Task item. The reply to the records below should contain exactly the lines from the line with "nand2_4 -> nand2_4" through the line with "die_width_um = 158", and nothing besides.

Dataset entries
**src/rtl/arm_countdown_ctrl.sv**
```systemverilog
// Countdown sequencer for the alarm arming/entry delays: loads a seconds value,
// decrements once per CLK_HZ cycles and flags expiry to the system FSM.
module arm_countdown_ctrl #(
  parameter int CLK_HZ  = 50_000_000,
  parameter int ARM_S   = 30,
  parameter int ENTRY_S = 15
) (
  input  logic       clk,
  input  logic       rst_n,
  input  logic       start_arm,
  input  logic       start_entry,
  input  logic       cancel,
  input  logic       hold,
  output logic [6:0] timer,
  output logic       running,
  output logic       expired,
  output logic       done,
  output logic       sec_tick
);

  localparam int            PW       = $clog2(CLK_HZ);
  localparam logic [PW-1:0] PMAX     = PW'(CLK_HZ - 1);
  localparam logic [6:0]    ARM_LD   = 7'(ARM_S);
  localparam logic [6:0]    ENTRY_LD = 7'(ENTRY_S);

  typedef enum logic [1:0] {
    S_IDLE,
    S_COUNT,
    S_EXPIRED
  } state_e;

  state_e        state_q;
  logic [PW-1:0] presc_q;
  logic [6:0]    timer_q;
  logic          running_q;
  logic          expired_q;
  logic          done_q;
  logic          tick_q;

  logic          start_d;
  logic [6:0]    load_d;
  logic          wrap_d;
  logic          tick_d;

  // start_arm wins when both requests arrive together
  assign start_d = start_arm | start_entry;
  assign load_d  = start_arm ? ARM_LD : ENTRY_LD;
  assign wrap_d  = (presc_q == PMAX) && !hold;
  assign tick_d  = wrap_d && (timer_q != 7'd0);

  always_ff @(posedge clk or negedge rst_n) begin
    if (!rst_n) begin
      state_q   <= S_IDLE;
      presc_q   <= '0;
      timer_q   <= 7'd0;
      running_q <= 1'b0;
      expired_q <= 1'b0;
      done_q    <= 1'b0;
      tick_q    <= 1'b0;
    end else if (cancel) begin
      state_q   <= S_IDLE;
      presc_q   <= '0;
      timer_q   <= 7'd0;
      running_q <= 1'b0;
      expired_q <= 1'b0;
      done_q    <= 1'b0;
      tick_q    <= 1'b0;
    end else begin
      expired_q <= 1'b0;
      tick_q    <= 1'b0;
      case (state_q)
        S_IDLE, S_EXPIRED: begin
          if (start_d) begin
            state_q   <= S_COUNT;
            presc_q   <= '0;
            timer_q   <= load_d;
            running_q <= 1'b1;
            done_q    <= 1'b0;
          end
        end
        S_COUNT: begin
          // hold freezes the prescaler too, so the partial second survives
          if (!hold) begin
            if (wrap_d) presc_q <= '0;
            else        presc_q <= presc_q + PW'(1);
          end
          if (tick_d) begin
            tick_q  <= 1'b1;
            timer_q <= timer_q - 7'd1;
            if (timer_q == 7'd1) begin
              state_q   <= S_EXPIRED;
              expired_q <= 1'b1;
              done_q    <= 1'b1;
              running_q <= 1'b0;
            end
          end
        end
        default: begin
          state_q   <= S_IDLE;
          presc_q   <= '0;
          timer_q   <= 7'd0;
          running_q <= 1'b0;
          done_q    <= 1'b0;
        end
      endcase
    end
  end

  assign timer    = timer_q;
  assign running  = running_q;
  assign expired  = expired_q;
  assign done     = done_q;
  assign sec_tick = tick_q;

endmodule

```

==

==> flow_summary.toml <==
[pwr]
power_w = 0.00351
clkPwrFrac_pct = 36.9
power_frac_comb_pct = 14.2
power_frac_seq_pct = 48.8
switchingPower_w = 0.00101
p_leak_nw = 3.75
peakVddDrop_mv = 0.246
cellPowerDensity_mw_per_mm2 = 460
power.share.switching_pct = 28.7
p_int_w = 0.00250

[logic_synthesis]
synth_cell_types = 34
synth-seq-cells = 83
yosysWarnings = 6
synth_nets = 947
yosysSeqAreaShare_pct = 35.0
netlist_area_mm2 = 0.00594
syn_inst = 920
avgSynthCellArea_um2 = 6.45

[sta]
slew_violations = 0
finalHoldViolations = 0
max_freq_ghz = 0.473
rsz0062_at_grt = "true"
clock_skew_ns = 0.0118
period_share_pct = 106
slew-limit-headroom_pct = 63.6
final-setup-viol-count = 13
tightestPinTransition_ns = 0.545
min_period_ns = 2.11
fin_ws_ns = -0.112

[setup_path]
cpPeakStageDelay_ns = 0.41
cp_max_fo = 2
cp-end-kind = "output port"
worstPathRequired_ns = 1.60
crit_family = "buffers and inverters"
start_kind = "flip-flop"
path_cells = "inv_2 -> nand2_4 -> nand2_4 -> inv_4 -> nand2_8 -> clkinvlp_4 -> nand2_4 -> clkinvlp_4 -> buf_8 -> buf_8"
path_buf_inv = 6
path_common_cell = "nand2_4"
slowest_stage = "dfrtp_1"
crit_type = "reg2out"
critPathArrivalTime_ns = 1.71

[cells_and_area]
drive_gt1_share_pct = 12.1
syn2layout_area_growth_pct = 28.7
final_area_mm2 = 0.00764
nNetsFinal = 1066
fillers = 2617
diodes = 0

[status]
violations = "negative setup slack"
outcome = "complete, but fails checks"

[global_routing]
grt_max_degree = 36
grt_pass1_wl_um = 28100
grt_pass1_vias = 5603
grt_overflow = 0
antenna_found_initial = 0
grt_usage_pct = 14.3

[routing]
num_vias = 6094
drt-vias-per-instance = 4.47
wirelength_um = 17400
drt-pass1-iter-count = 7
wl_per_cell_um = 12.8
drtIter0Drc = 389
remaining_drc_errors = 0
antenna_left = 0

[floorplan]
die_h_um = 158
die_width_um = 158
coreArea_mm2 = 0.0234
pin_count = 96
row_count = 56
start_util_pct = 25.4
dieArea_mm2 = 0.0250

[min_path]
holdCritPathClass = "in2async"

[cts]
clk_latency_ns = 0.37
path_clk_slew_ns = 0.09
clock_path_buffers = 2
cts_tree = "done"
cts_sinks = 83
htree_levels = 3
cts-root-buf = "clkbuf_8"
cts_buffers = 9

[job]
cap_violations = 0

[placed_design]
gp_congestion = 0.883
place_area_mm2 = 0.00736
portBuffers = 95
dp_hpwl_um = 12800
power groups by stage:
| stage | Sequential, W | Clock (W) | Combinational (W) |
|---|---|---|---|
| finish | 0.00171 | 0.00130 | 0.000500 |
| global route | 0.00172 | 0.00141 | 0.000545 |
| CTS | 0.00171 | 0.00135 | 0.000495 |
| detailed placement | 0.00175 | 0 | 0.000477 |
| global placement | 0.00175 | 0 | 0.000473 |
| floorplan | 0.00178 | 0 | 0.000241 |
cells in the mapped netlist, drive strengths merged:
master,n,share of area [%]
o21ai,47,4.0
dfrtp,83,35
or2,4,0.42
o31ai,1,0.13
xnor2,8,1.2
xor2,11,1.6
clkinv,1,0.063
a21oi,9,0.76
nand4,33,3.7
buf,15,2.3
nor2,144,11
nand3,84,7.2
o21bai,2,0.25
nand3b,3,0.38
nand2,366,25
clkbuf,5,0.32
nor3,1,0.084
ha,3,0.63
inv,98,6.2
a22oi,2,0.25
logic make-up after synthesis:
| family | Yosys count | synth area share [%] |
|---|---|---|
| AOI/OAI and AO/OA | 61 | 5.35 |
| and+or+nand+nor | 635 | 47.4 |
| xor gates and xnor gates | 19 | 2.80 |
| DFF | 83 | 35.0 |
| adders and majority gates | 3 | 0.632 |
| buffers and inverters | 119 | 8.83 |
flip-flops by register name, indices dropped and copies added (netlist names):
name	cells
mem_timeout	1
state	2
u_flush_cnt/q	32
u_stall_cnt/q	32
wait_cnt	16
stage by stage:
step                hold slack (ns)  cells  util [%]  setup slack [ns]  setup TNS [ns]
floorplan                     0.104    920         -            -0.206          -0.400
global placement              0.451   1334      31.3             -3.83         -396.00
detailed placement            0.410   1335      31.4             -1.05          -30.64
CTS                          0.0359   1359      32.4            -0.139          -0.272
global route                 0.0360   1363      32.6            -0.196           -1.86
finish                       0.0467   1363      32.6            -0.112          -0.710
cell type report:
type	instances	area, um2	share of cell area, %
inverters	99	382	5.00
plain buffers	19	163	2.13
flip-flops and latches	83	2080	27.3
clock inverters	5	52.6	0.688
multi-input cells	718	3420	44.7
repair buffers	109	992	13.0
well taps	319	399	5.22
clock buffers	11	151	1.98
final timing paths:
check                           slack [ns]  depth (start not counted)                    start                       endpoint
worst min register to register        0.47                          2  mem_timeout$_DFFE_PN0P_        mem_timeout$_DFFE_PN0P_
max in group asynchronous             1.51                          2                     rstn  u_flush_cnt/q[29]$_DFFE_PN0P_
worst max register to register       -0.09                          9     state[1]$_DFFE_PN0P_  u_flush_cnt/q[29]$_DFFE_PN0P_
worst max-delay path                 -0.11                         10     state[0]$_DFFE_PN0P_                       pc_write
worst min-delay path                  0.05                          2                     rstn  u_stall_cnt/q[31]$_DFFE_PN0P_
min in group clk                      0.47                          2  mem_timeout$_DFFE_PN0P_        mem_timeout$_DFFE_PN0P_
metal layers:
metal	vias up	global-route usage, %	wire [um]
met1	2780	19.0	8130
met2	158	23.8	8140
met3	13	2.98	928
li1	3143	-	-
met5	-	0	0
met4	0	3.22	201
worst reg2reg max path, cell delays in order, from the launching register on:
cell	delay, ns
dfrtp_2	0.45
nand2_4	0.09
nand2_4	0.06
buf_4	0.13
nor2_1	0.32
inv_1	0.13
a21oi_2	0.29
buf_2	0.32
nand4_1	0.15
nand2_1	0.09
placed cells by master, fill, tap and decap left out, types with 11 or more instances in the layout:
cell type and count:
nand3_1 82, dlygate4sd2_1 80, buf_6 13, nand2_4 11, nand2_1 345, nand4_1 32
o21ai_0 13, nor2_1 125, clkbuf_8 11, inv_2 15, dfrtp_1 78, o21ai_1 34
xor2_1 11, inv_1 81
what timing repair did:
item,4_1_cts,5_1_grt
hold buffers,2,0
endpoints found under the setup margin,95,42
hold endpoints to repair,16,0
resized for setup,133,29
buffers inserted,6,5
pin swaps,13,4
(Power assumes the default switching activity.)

Output of the exercise.
path_cells = "inv_2 -> nand2_4 -> nand2_4 -> inv_4 -> nand2_8 -> clkinvlp_4 -> nand2_4 -> clkinvlp_4 -> buf_8 -> buf_8"
path_buf_inv = 6
path_common_cell = "nand2_4"
slowest_stage = "dfrtp_1"
crit_type = "reg2out"
critPathArrivalTime_ns = 1.71

[cells_and_area]
drive_gt1_share_pct = 12.1
syn2layout_area_growth_pct = 28.7
final_area_mm2 = 0.00764
nNetsFinal = 1066
fillers = 2617
diodes = 0

[status]
violations = "negative setup slack"
outcome = "complete, but fails checks"

[global_routing]
grt_max_degree = 36
grt_pass1_wl_um = 28100
grt_pass1_vias = 5603
grt_overflow = 0
antenna_found_initial = 0
grt_usage_pct = 14.3

[routing]
num_vias = 6094
drt-vias-per-instance = 4.47
wirelength_um = 17400
drt-pass1-iter-count = 7
wl_per_cell_um = 12.8
drtIter0Drc = 389
remaining_drc_errors = 0
antenna_left = 0

[floorplan]
die_h_um = 158
die_width_um = 158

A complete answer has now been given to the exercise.